## Aim of the exercise
Beginning with the line that contains "global-route wire length", extract each line through the end of the listing below, with no additions or omissions.

## Data for this task

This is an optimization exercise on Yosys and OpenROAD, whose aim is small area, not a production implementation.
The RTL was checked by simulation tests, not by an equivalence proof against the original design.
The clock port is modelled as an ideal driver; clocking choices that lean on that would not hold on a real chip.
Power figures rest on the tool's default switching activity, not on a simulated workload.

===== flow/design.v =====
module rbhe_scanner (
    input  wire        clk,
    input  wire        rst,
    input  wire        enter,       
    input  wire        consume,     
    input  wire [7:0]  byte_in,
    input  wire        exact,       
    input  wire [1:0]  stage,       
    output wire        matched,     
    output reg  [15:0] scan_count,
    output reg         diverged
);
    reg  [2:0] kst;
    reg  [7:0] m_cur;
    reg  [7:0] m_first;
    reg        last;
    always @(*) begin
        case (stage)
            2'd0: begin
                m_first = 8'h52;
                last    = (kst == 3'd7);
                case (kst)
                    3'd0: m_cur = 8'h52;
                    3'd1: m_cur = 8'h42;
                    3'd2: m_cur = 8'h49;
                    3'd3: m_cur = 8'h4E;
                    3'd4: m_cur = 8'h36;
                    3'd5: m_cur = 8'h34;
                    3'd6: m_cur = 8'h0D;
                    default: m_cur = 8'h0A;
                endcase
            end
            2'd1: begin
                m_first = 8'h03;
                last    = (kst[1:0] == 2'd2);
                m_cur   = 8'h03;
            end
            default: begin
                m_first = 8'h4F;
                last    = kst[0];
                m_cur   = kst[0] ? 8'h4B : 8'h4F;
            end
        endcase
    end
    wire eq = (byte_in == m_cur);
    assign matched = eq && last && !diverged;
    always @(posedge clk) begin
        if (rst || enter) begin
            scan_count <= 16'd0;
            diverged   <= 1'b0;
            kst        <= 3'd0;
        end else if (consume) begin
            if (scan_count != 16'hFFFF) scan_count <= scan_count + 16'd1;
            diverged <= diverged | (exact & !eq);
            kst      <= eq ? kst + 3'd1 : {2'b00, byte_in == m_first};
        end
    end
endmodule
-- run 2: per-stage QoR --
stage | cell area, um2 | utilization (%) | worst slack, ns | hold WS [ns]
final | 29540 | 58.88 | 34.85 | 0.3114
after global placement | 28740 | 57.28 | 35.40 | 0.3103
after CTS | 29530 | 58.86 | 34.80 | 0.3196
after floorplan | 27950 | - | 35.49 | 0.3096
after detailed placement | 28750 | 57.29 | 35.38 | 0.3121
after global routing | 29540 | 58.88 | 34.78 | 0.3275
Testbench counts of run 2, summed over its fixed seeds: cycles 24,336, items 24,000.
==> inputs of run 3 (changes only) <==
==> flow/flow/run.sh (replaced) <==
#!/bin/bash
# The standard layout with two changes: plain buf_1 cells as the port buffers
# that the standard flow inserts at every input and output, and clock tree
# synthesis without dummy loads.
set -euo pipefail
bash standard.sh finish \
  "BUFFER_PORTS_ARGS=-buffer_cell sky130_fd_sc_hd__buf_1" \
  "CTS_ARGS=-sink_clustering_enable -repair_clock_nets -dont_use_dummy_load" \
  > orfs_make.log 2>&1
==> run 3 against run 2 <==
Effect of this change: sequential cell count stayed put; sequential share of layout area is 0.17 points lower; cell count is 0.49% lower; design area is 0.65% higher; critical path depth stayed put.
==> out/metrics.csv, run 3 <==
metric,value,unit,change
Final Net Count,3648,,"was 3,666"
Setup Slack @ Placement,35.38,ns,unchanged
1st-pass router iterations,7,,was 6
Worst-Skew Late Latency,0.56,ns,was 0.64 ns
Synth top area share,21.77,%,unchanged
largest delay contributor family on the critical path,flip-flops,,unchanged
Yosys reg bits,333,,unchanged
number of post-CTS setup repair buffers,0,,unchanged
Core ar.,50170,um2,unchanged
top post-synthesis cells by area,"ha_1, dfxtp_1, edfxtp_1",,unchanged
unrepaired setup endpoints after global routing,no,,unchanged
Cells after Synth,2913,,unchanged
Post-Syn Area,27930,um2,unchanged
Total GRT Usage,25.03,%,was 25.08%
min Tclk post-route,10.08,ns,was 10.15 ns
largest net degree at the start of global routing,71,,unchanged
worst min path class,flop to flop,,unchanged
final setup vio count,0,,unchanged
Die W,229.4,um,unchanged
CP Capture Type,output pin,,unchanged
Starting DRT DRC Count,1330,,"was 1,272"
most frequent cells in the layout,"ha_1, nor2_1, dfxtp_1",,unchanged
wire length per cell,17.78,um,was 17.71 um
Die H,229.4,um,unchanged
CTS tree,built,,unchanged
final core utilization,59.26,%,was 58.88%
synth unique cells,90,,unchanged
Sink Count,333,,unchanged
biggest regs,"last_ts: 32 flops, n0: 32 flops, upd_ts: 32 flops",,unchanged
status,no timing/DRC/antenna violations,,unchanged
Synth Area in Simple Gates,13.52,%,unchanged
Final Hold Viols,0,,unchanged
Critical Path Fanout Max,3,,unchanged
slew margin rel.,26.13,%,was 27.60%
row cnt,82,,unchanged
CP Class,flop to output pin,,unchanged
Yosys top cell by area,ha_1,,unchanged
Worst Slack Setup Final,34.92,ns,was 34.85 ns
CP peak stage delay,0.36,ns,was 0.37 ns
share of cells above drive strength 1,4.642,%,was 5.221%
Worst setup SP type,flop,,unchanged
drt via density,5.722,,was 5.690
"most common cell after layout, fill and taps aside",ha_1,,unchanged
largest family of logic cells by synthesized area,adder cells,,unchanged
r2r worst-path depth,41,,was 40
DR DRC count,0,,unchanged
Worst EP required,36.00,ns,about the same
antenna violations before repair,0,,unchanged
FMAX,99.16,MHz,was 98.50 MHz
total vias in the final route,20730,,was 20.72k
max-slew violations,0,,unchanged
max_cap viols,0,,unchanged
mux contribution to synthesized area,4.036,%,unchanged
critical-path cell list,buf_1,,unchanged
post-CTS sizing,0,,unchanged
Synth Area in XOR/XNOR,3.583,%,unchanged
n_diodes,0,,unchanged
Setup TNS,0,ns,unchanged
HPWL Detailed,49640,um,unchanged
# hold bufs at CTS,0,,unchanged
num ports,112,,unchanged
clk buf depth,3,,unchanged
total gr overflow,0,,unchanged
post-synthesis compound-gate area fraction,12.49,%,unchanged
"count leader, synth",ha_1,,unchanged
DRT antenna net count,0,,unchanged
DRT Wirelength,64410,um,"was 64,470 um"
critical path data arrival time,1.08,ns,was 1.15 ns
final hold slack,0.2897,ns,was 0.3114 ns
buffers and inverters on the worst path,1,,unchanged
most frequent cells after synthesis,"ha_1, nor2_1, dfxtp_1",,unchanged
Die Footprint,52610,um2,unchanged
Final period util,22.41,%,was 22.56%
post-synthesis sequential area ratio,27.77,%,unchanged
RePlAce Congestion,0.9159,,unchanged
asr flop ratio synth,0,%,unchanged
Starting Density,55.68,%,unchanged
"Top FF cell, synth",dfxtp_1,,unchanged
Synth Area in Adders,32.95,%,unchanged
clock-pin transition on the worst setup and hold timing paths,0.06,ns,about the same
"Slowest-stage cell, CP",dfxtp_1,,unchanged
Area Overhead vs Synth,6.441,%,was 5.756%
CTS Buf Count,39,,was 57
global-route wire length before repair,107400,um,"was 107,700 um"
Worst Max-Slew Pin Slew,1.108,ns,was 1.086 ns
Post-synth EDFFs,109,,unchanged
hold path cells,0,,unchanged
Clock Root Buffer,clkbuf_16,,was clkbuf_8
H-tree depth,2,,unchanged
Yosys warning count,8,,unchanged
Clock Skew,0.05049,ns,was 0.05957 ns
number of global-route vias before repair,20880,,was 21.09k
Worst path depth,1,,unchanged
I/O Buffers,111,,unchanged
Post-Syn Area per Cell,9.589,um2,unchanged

## Response box
global-route wire length before repair,107400,um,"was 107,700 um"
Worst Max-Slew Pin Slew,1.108,ns,was 1.086 ns
Post-synth EDFFs,109,,unchanged
hold path cells,0,,unchanged
Clock Root Buffer,clkbuf_16,,was clkbuf_8
H-tree depth,2,,unchanged
Yosys warning count,8,,unchanged
Clock Skew,0.05049,ns,was 0.05957 ns
number of global-route vias before repair,20880,,was 21.09k
Worst path depth,1,,unchanged
I/O Buffers,111,,unchanged
Post-Syn Area per Cell,9.589,um2,unchanged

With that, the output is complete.